(Stored entries)
———

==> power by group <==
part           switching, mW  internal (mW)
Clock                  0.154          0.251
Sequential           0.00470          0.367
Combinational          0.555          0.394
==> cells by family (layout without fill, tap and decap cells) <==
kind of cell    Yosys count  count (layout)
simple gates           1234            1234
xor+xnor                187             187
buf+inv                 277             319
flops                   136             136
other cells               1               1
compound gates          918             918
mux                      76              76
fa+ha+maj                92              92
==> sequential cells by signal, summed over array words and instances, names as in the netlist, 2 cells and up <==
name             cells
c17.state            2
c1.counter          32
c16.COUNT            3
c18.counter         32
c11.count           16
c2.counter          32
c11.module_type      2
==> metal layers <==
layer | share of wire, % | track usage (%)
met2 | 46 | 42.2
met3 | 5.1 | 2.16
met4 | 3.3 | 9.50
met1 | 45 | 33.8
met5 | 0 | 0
Background: an optimization exercise with open tools, aiming at small area. Do not read the settings as production practice. The RTL was checked by simulation tests, not by an equivalence proof against the original design. Power and IR drop assume default switching activity.

===== config.mk =====
export PLATFORM = sky130hd
export DESIGN_NAME = main
export DESIGN_NICKNAME = main
export VERILOG_FILES = /design/flow/design.v
export SDC_FILE = /design/flow/constraint.sdc
export NUM_CORES = 4
export LEC_CHECK = 0
export CAP_MARGIN = 20
export CORE_MARGIN = 2
export CORE_UTILIZATION = 40
export SLEW_MARGIN = 20

===== constraint.sdc =====
create_clock -name core_clock -period 7.0 [get_ports {clk}]
set_input_delay 1.4000 -clock core_clock [delete_from_list [all_inputs] [get_ports {clk}]]
set_output_delay 1.4000 -clock core_clock [all_outputs]
set_load 0.01 [all_outputs]

===== design.v =====
`timescale 1ns / 1ps
module clk_divider (
    input wire clk,
    input wire rst,
    output wire display_en,
    output wire scan_en,
    output wire sym_en
);
    reg [11:0] q;
    always @(posedge clk) begin
        if (rst) q <= 12'd0;
        else     q <= q + 12'd1;
    end
    assign display_en = (q[1:0] == 2'b01);
    wire low = &q[8:0];
    assign scan_en    = low & ~q[9];                  
    assign sym_en     = low & q[9] & q[10] & ~q[11];  
endmodule
`timescale 1ns / 1ps
module vga640x480(
    input wire clk, input wire rst, input wire en, input wire [1:0] symbol,
    output wire hsync, output wire vsync,
    output wire [2:0] red, output wire [2:0] green, output wire [1:0] blue
);
    reg [9:0] hx;
    wire hend = hx[9] & hx[8] & hx[6] & hx[3] & hx[2] & hx[1] & hx[0];  
    wire hwrap = en & hend;
    always @(posedge clk) begin
        if (rst | hwrap) hx <= 10'd48;
        else hx <= hx + {9'd0, en};
    end
    reg [8:0] ws;
    reg vdn;
    wire vtop = ws[8] & ws[6] & ws[5] & ws[4] & ws[2] & ws[1] & ws[0];  
    wire vend = ~ws[8] & ~ws[7];                                       
    wire [9:0] vt;
    assign vt[0] = hwrap;
    genvar i;
    generate for (i = 0; i < 9; i = i + 1) begin : vch
        assign vt[i+1] = vt[i] & (ws[i] ^ vdn);
    end endgenerate
    always @(posedge clk) begin
        if (rst | (hwrap & vdn & vend)) begin
            ws <= 9'd105;
            vdn <= 1'b0;
        end else begin
            ws <= ws ^ vt[8:0];
            if (hwrap & ~vdn & vtop) vdn <= 1'b1;
        end
    end
    assign hsync = (hx >= 10'd144);
    assign vsync = (ws >= 9'd107);
    wire activeh = (hx >= 10'd192) && (hx < 10'd832);
    wire activev = (ws > 9'd136) || (ws == 9'd136 && !vdn);
    wire active = activeh & activev;
    wire recth = (hx >= 10'd432) && (hx <= 10'd592);
    wire rectv = (ws >= 9'd296);
    wire rect = recth & rectv;
    wire [8:0] ax = hx[9] ? hx[8:0] : ~hx[8:0];
    wire [6:0] nb = ~ws[6:0];
    wire [7:0] c;
    assign c[0] = ~hx[9];
    generate for (i = 0; i < 7; i = i + 1) begin : ch
        assign c[i+1] = (ax[i] & nb[i]) | (c[i] & (ax[i] | nb[i]));
    end endgenerate
    wire diam = (ax[8:7] == 2'b00) && ws[8] && !c[7];
    wire r = (symbol == 2'd2) || (symbol == 2'd1 && rect) || (symbol == 2'd3 && !diam);
    assign red = {3{active & r}};
    assign green = {3{active & ~r}};
    assign blue = 2'b00;
endmodule
What follows belongs to an exercise in optimizing a design on an open flow for small area and a short achievable clock period; a production flow would make more cautious choices.
Where RTL was checked, it was by simulation tests only, not by an equivalence proof against the original.

==> flow/design.v (excerpt) <==
module FFT_R4_16p (
    input wire clk, reset,
    input wire in_valid,
    input wire signed [31:0] in_data_real,
    input wire signed [31:0] in_data_im,
    output wire out_valid,
    output wire signed [31:0] bf2_output_0_real, bf2_output_1_real, bf2_output_2_real, bf2_output_3_real,
    output wire signed [31:0] bf2_output_0_im, bf2_output_1_im, bf2_output_2_im, bf2_output_3_im
);
  reg  [3:0]  cnt;                  
  reg  [63:0] t0d, t1d, t2d, t3d;   
  reg  [3:0]  t0n, t1n, t2n;        
  reg         t0v, t1v, t2v;
  reg  [1:0]  hc;                   
  reg  [3:0]  sel;                  
  reg  [1:0]  sn1;                  
  wire [1:0] hn = hc + 2'd1;
  wire ns0 = in_valid & (cnt[1:0] == hn);
  wire ns1 = t0v & (t0n[1:0] == hn);
  wire ns2 = t1v & (t1n[1:0] == hn);
  wire ns3 = t2v & (t2n[1:0] == hn);
  always @(posedge clk or posedge reset) begin
    if (reset) begin
      cnt <= 4'd0;
      t0v <= 1'b0; t1v <= 1'b0; t2v <= 1'b0;
      hc  <= 2'd0;
      sel <= 4'd0;
    end else begin
      if (in_valid) cnt <= cnt + 4'd1;
      t0v <= in_valid;
      t1v <= t0v; t2v <= t1v;
      hc  <= hn;
      sel <= {ns3, ns2, ns1, ns0};
    end
  end
  always @(posedge clk) begin
    t0d <= {in_data_real, in_data_im};
    t0n <= cnt;
    t1d <= t0d; t1n <= t0n;
    t2d <= t1d; t2n <= t1n;
    t3d <= t2d;
    sn1 <= ns0 ? cnt[3:2] : ns1 ? t0n[3:2] : ns2 ? t1n[3:2] : t2n[3:2];
  end
  wire        sv = |sel;
  wire [63:0] sx = ({64{sel[0]}} & t0d) | ({64{sel[1]}} & t1d) |
                   ({64{sel[2]}} & t2d) | ({64{sel[3]}} & t3d);
  reg [67:0] m0_0, m0_1, m0_2, m0_3;
  reg [63:0] r1_0, r1_1, r1_2, r1_3;
  reg [63:0] r2_0, r2_1, r2_2, r2_3;
  reg [63:0] r3_0, r3_1, r3_2, r3_3;    
  reg [63:0] y2_0, y2_1, y2_2, y2_3;    
  reg [63:0] y3_0, y3_1, y3_2, y3_3;    
  ...
==> module fadd_a, before the edit <==
module fadd_a (
    input  wire [31:0] a,
    input  wire [31:0] b,
    input  wire        sub,
    output wire [33:0] m
);
  wire        sa  = a[31];
  wire        sb  = b[31] ^ sub;
  wire        gt  = a[30:0] > b[30:0];
  wire [30:0] big = gt ? a[30:0] : b[30:0];
  wire [22:0] smm = gt ? b[22:0] : a[22:0];
  wire [7:0]  dab = a[30:23] - b[30:23];
  wire [7:0]  dba = b[30:23] - a[30:23];
  wire [7:0]  d   = gt ? dab : dba;
  wire [23:0] al  = (|d[7:5]) ? 24'd0 : ({1'b1, smm} >> d[4:0]);
  wire        es  = sa ^ sb;
  wire [24:0] s   = {2'b01, big[22:0]} + ({1'b0, al} ^ {25{es}}) + {24'd0, es};
  assign m = {sa ^ (~gt & es), big[30:23], s};
endmodule
Settings: LEC_CHECK=0, ABC_AREA=1, CAP_MARGIN=20, CORE_MARGIN=2, CORE_UTILIZATION=40, CTS_CLUSTER_DIAMETER=60, CTS_CLUSTER_SIZE=30, PLACE_DENSITY=0.45, SLEW_MARGIN=20; clock period 100.0 ns.
standard.sh (not shown) runs the stock make flow with config.mk's settings and CLKGATE_MAP_FILE= SYNTH_SCRIPT=/design/flow/synth_recipe.tcl, a recipe that flattens the netlist after the stock synthesis.
==> flow/flow/run.sh <==
#!/bin/bash
# Own layout flow: the standard flow (standard.sh) with these changes to
# how the layout is made:
#  - synthesis is ORFS's, run through synth_recipe.tcl as standard (so
#    -nofsm -noshare, flattening and renaming as standard), with two
#    changes to the mapping of the combinational logic: ABC uses
#    flow/abc_area.script (area-oriented amap) instead of ORFS's
#    abc_area.script, and adders keep Yosys's default carry network
#    (SYNTH_OPERATIONS_ARGS set, so no Kogge-Stone -extra-map). Registers
#    are mapped before either step, as in the standard synthesis, so they
#    keep their names, count and cell types;
#  - the port buffers are buf_4 cells instead of the resizer's default pick;
#  - timing repair (floorplan, CTS, global route) works to a setup slack
#    margin, so that it speeds up the slowest paths although the 100 ns
#    clock is met anyway. The SDC (clock period, I/O delays) is the standard flow's.
# Each tool's full output goes to a log file in this folder.
set -euo pipefail
HERE=$(pwd)
rm -rf "$HERE/scripts_abc"
cp -r "$FLOW_HOME/scripts" "$HERE/scripts_abc"
cp "$HERE/flow/abc_area.script" "$HERE/scripts_abc/abc_area.script"
SCRIPTS_DIR="$HERE/scripts_abc" SYNTH_OPERATIONS_ARGS="-nofsm" bash standard.sh synth > synth.log 2>&1
export BUFFER_PORTS_ARGS="-buffer_cell sky130_fd_sc_hd__buf_4"
export SETUP_SLACK_MARGIN=78.4
bash standard.sh > layout.log 2>&1
==> flow/flow/abc_area.script <==
&get -n
&st
&syn3
&dch -f
&put
amap
strash
dch -f
amap
topo
stime -c
buffer -c
upsize -c
dnsize -c
==> next run, changes <==
--- a/flow/design.v
+++ b/flow/design.v
@@ -7,10 +7,9 @@
   wire        sa  = a[31];
   wire        sb  = b[31] ^ sub;
-  wire        gt  = a[30:0] > b[30:0];
+  wire        gt  = (a[30:23] > b[30:23]) | ((a[30:23] == b[30:23]) & (a[22:0] > b[22:0]));
   wire [30:0] big = gt ? a[30:0] : b[30:0];
   wire [22:0] smm = gt ? b[22:0] : a[22:0];
-  wire [7:0]  dab = a[30:23] - b[30:23];
-  wire [7:0]  dba = b[30:23] - a[30:23];
-  wire [7:0]  d   = gt ? dab : dba;
+  wire [7:0]  se  = gt ? b[30:23] : a[30:23];
+  wire [7:0]  d   = big[30:23] - se;
   wire [23:0] al  = (|d[7:5]) ? 24'd0 : ({1'b1, smm} >> d[4:0]);
   wire        es  = sa ^ sb;
Outcome: The changed run finished clean. Final cell count decreases by 2.1%. Setup slack improves by 40 ps. Die area falls by 2.8%. Register-to-register slack degrades by 80 ps. Design area came out lower by 2.6%. Synthesized cell count drops by 1.5%. Synthesized area is lower by 2.8%. Global-route usage rose by 0.76 points. Critical path depth is unchanged. Sequential share of layout area grows by 0.69 points. Routed wire length barely changes.

* * *

## S
Another version of the RTL of FFT_R4_16p (not shown whole).
Size in the first run: about 2,400 flip-flops, ~320 I/O pins, ~170,000 µm² of cells after synthesis.
## FFT_R4_16p
module FFT_R4_16p (
    input wire clk, reset,
    input wire in_valid,
    input wire signed [31:0] in_data_real,
    input wire signed [31:0] in_data_im,
    output wire out_valid,
    output wire signed [31:0] bf2_output_0_real, bf2_output_1_real, bf2_output_2_real, bf2_output_3_real,
    output wire signed [31:0] bf2_output_0_im, bf2_output_1_im, bf2_output_2_im, bf2_output_3_im
);
==> module radd, before the edit <==
module radd #(parameter W = 8) (input [W-1:0] a, input [W-1:0] b, input ci, output [W-1:0] s, output co);
  wire [W:0] c;
  assign c[0] = ci;
  genvar i;
  generate for (i = 0; i < W; i = i + 1) begin : g
    assign s[i]   = a[i] ^ b[i] ^ c[i];
    assign c[i+1] = (a[i] & b[i]) | (a[i] & c[i]) | (b[i] & c[i]);
  end endgenerate
  assign co = c[W];
endmodule
export LEC_CHECK = 0
export ABC_AREA = 1
export CAP_MARGIN = 50
export CORE_MARGIN = 2
export CORE_UTILIZATION = 40
export PLACE_DENSITY = 0.45
export SLEW_MARGIN = 50
create_clock -name core_clock -period 100.0 [get_ports {clk}]
==> flow/flow/run.sh <==
#!/bin/bash
# Own layout flow: the standard flow (standard.sh, unchanged synthesis),
# with two changes to how the layout is made:
#  - the port buffers are buf_4 cells instead of the resizer's default pick;
#  - timing repair (floorplan, CTS, global route) works to a setup slack
#    margin, so that it speeds up the slowest paths although the 100 ns
#    clock is met anyway. The SDC (clock period, I/O delays) is the standard flow's.
# Each tool's full output goes to a log file in this folder.
set -euo pipefail
export BUFFER_PORTS_ARGS="-buffer_cell sky130_fd_sc_hd__buf_4"
export SETUP_SLACK_MARGIN=78.5
bash standard.sh synth > synth.log 2>&1
bash standard.sh > layout.log 2>&1
Changes in P relative to S:
diff --git a/flow/design.v b/flow/design.v
--- a/flow/design.v
+++ b/flow/design.v
@@ -1,13 +1,14 @@
-module radd #(parameter W = 8) (input [W-1:0] a, input [W-1:0] b, input ci, output [W-1:0] s, output co);
-  wire [W:0] c;
+module radd #(parameter W = 8, parameter K = 2) (input [W-1:0] a, input [W-1:0] b, input ci, output [W-1:0] s, output co);
+  localparam N = (W + K - 1) / K;
+  wire [N:0] c;
   assign c[0] = ci;
   genvar i;
-  generate for (i = 0; i < W; i = i + 1) begin : g
-    assign s[i]   = a[i] ^ b[i] ^ c[i];
-    assign c[i+1] = (a[i] & b[i]) | (a[i] & c[i]) | (b[i] & c[i]);
+  generate for (i = 0; i < N; i = i + 1) begin : g
+    localparam L = (i == N-1) ? (W - K*(N-1)) : K;
+    assign {c[i+1], s[i*K +: L]} = {1'b0, a[i*K +: L]} + {1'b0, b[i*K +: L]} + {{L{1'b0}}, c[i]};
   end endgenerate
-  assign co = c[W];
+  assign co = c[N];
 endmodule
 module cmpgt31(input [30:0] a, input [30:0] b, output gt);
   wire [31:0] aa = {1'b0, a}, bb = {1'b0, b};
   wire [3:0] g, e;
==> summary.txt <==
- S -> P: via count of the first global-routing pass decreased by a few percent
- In the metrics for P and S, the one carrying the higher final standard cell area without fillers is P.
- Comparing P with S, the largest incremental delay on the critical path came out essentially unchanged.
- The final reports for P and S show met2 usage in global routing higher in the former.
- Via count: P vs S down 7,259
- Compared with S, in P sequential portion of the cell area went down; number of well taps went up; endpoint arrival time on the critical path went up; synthesized cell count went down; global-route wire length before repair went down.
- Launch point of the worst path: o3[31] -> P, o0[63] -> S
- adder cells as the largest family of logic cells by synthesized area was reported by P, and simple AND/OR/NAND/NOR gates by S.
- Post-CTS setup buffer count (lower): S
Function not checked in S: the RTL went through the layout flow alone.

* * *

Another version of the RTL of FFT_R4_16p (not shown whole).
Size: ~2400 flip-flops, about 320 I/O pins, about 160000 um2 of cells after synthesis.
==> module fadd, before the edit <==
module fadd (
    input  wire [31:0] a,
    input  wire [31:0] b,
    input  wire        sub,
    output wire [31:0] r
);
  wire        sa = a[31];
  wire        sb = b[31] ^ sub;
  wire [30:0] dummy0;
  wire        gt;
  radd #(31) cmp(.a(a[30:0]), .b(~b[30:0]), .ci(1'b0), .s(dummy0), .co(gt));
  wire [30:0] big = gt ? a[30:0] : b[30:0];
  wire [22:0] smm = gt ? b[22:0] : a[22:0];
  wire [30:23] sml;
  wire [7:0]  se = gt ? b[30:23] : a[30:23];
  wire [7:0]  d; wire dco1;
  radd #(8) ed0(.a(big[30:23]), .b(~se), .ci(1'b1), .s(d), .co(dco1));
  wire [23:0] al  = (|d[7:5]) ? 24'd0 : ({1'b1, smm} >> d[4:0]);
  wire        es  = sa ^ sb;
  wire [24:0] s; wire sco;
  csel3 ad(.a({2'b01, big[22:0]}), .b({1'b0, al} ^ {25{es}}), .ci(es), .s(s));
  wire        z16 = ~|s[24:9];
  wire [24:0] n1  = z16 ? {s[8:0], 16'd0} : s;
  wire        z8  = ~|n1[24:17];
  wire [24:0] n2  = z8 ? {n1[16:0], 8'd0} : n1;
  wire        z4  = ~|n2[24:21];
  wire [24:0] n3  = z4 ? {n2[20:0], 4'd0} : n2;
  wire        z2  = ~|n3[24:23];
  wire [24:0] n4  = z2 ? {n3[22:0], 2'd0} : n3;
  wire        z1  = ~n4[24];
  wire [24:0] n5  = z1 ? {n4[23:0], 1'd0} : n4;
  wire [4:0]  z   = {z16, z8, z4, z2, z1};
  wire [9:0]  ed; wire edco;
  radd #(10) ed1(.a({2'b00, big[30:23]}), .b(~{5'd0, z}), .ci(1'b1), .s(ed), .co(edco));
  wire [9:0]  ee = ed + 10'd1;
  wire [30:0] mag = ee[9] ? 31'd0 : {ee[7:0], n5[23:1]};
  wire zero = ~|s;
  wire sign = sa ^ (~gt & es);
  assign r = zero ? 32'd0 : {sign, mag};
endmodule
==> module fadd_a, before the edit <==
module fadd_a (
    input  wire [31:0] a,
    input  wire [31:0] b,
    input  wire        sub,
    output wire [33:0] m
);
  wire        sa = a[31];
  wire        sb = b[31] ^ sub;
  wire [30:0] dummy0;
  wire        gt;
  radd #(31) cmp(.a(a[30:0]), .b(~b[30:0]), .ci(1'b0), .s(dummy0), .co(gt));
  wire [30:0] big = gt ? a[30:0] : b[30:0];
  wire [22:0] smm = gt ? b[22:0] : a[22:0];
  wire [7:0]  se = gt ? b[30:23] : a[30:23];
  wire [7:0]  d; wire dco1;
  radd #(8) ed0(.a(big[30:23]), .b(~se), .ci(1'b1), .s(d), .co(dco1));
  wire [23:0] al = (|d[7:5]) ? 24'd0 : ({1'b1, smm} >> d[4:0]);
  wire        es = sa ^ sb;
  wire [24:0] s; wire sco;
  radd #(25) ad(.a({2'b01, big[22:0]}), .b({1'b0, al} ^ {25{es}}), .ci(es), .s(s), .co(sco));
  assign m = {sa ^ (~gt & es), big[30:23], s};
endmodule
clock: 100.0 ns
lec_check: 0
abc_area: 1
cap_margin: 50
core_margin: 2
core_utilization: 40
cts_cluster_diameter: 60
cts_cluster_size: 30
place_density: 0.45
slew_margin: 20
==> flow/flow/run.sh <==
#!/bin/bash
# Own layout flow: the standard flow (standard.sh) with these changes to
# how the layout is made:
#  - synthesis is ORFS's, run through synth_recipe.tcl as standard (so
#    -nofsm -noshare, flattening and renaming as standard), with one change:
#    ABC maps the combinational logic with flow/abc_area.script (area-
#    oriented amap) instead of ORFS's abc_area.script. Registers are mapped
#    before ABC, as in the standard synthesis, so they keep their names,
#    count and cell types;
#  - the port buffers are buf_4 cells instead of the resizer's default pick;
#  - timing repair (floorplan, CTS, global route) works to a setup slack
#    margin, so that it speeds up the slowest paths although the 100 ns
#    clock is met anyway. The SDC (clock period, I/O delays) is the standard flow's.
# Each tool's full output goes to a log file in this folder.
set -euo pipefail
HERE=$(pwd)
rm -rf "$HERE/scripts_abc"
cp -r "$FLOW_HOME/scripts" "$HERE/scripts_abc"
cp "$HERE/flow/abc_area.script" "$HERE/scripts_abc/abc_area.script"
SCRIPTS_DIR="$HERE/scripts_abc" bash standard.sh synth > synth.log 2>&1
export BUFFER_PORTS_ARGS="-buffer_cell sky130_fd_sc_hd__buf_4"
export SETUP_SLACK_MARGIN=78.4
bash standard.sh > layout.log 2>&1
Scripts as last shown in full above: flow/flow/abc_area.script
Then changed:
--- a/flow/design.v
+++ b/flow/design.v
@@ -51,9 +51,9 @@
   wire        sa = a[31];
   wire        sb = b[31] ^ sub;
   wire [30:0] dummy0;
   wire        gt;
-  radd #(31) cmp(.a(a[30:0]), .b(~b[30:0]), .ci(1'b0), .s(dummy0), .co(gt));
+  cmpgt31 cmp(.a(a[30:0]), .b(b[30:0]), .gt(gt));
   wire [30:0] big = gt ? a[30:0] : b[30:0];
   wire [22:0] smm = gt ? b[22:0] : a[22:0];
   wire [30:23] sml;
   wire [7:0]  se = gt ? b[30:23] : a[30:23];
@@ -91,18 +91,18 @@
   wire        sa = a[31];
   wire        sb = b[31] ^ sub;
   wire [30:0] dummy0;
   wire        gt;
-  radd #(31) cmp(.a(a[30:0]), .b(~b[30:0]), .ci(1'b0), .s(dummy0), .co(gt));
+  cmpgt31 cmp(.a(a[30:0]), .b(b[30:0]), .gt(gt));
   wire [30:0] big = gt ? a[30:0] : b[30:0];
   wire [22:0] smm = gt ? b[22:0] : a[22:0];
   wire [7:0]  se = gt ? b[30:23] : a[30:23];
   wire [7:0]  d; wire dco1;
   radd #(8) ed0(.a(big[30:23]), .b(~se), .ci(1'b1), .s(d), .co(dco1));
   wire [23:0] al = (|d[7:5]) ? 24'd0 : ({1'b1, smm} >> d[4:0]);
   wire        es = sa ^ sb;
   wire [24:0] s; wire sco;
-  radd #(25) ad(.a({2'b01, big[22:0]}), .b({1'b0, al} ^ {25{es}}), .ci(es), .s(s), .co(sco));
+  csel2 #(13,12) ad(.a({2'b01, big[22:0]}), .b({1'b0, al} ^ {25{es}}), .ci(es), .s(s));
   assign m = {sa ^ (~gt & es), big[30:23], s};
 endmodule
 module fadd_b (
     input  wire [33:0] m,
Result: The new run completed without violations. Synthesized area came out higher slightly. Worst setup slack loses 0.094 ns. Final area came out lower slightly. Wire length came out lower slightly. Hold slack loses 0.058 ns. Die area came out higher slightly. Global-route usage came out lower by 0.15 points. First-iteration DRC count came out higher by about a fifth. Critical path depth does not change. Flip-flop and latch count does not change. Synthesized cell count came out higher slightly.

[port drivers added, routing unchanged]
How much do the figures lean on ideal ports? The routed layouts below were timed once more, with nothing changed but the port constraints.
Step 1 assumes that a clkbuf_16 drives the clock port and a buf_2 every other input.
Step 2 also shifts input and output timing later by t, the mid clock arrival at the registers, as if the neighbouring blocks saw the same clock.
Three values: no drivers, after step 1, after step 2; two values: the first two.
run | t (ns) | setup slack, ns | hold WS [ns] | worst setup path after step 2 | worst slew at a driven data input, ns
the first run of note 1 | 1.060 | 78.401 / 78.282 / 79.086 | 0.268 / 0.268 / 0.268 | input to register | 0.05
the second run of note 1 | 1.083 | 78.442 / 78.328 / 79.100 | 0.266 / 0.266 / 0.266 | input to register | 0.04
S | 1.038 | 78.407 / 78.294 / 79.035 | 0.296 / 0.296 / 0.296 | input to register | 0.09
P | 1.046 | 78.352 / 78.235 / 79.231 | 0.272 / 0.272 / 0.272 | input to register | 0.23
the first run of note 3 | 1.099 | 78.425 / 78.298 / 78.450 | 0.262 / 0.262 / 0.262 | input to register | 0.19
the second run of note 3 | 1.077 | 78.332 / 78.216 / 78.780 | 0.204 / 0.204 / 0.204 | input to register | 0.16
After both steps every run listed still meets setup and hold.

———

▸ **TASK TO CARRY OUT**:
Where a line of the records above holds the word "usage", copy that line.

▸ **WRITTEN RESPONSE**:
layer | share of wire, % | track usage (%)
Outcome: The changed run finished clean. Final cell count decreases by 2.1%. Setup slack improves by 40 ps. Die area falls by 2.8%. Register-to-register slack degrades by 80 ps. Design area came out lower by 2.6%. Synthesized cell count drops by 1.5%. Synthesized area is lower by 2.8%. Global-route usage rose by 0.76 points. Critical path depth is unchanged. Sequential share of layout area grows by 0.69 points. Routed wire length barely changes.
- The final reports for P and S show met2 usage in global routing higher in the former.
Result: The new run completed without violations. Synthesized area came out higher slightly. Worst setup slack loses 0.094 ns. Final area came out lower slightly. Wire length came out lower slightly. Hold slack loses 0.058 ns. Die area came out higher slightly. Global-route usage came out lower by 0.15 points. First-iteration DRC count came out higher by about a fifth. Critical path depth does not change. Flip-flop and latch count does not change. Synthesized cell count came out higher slightly.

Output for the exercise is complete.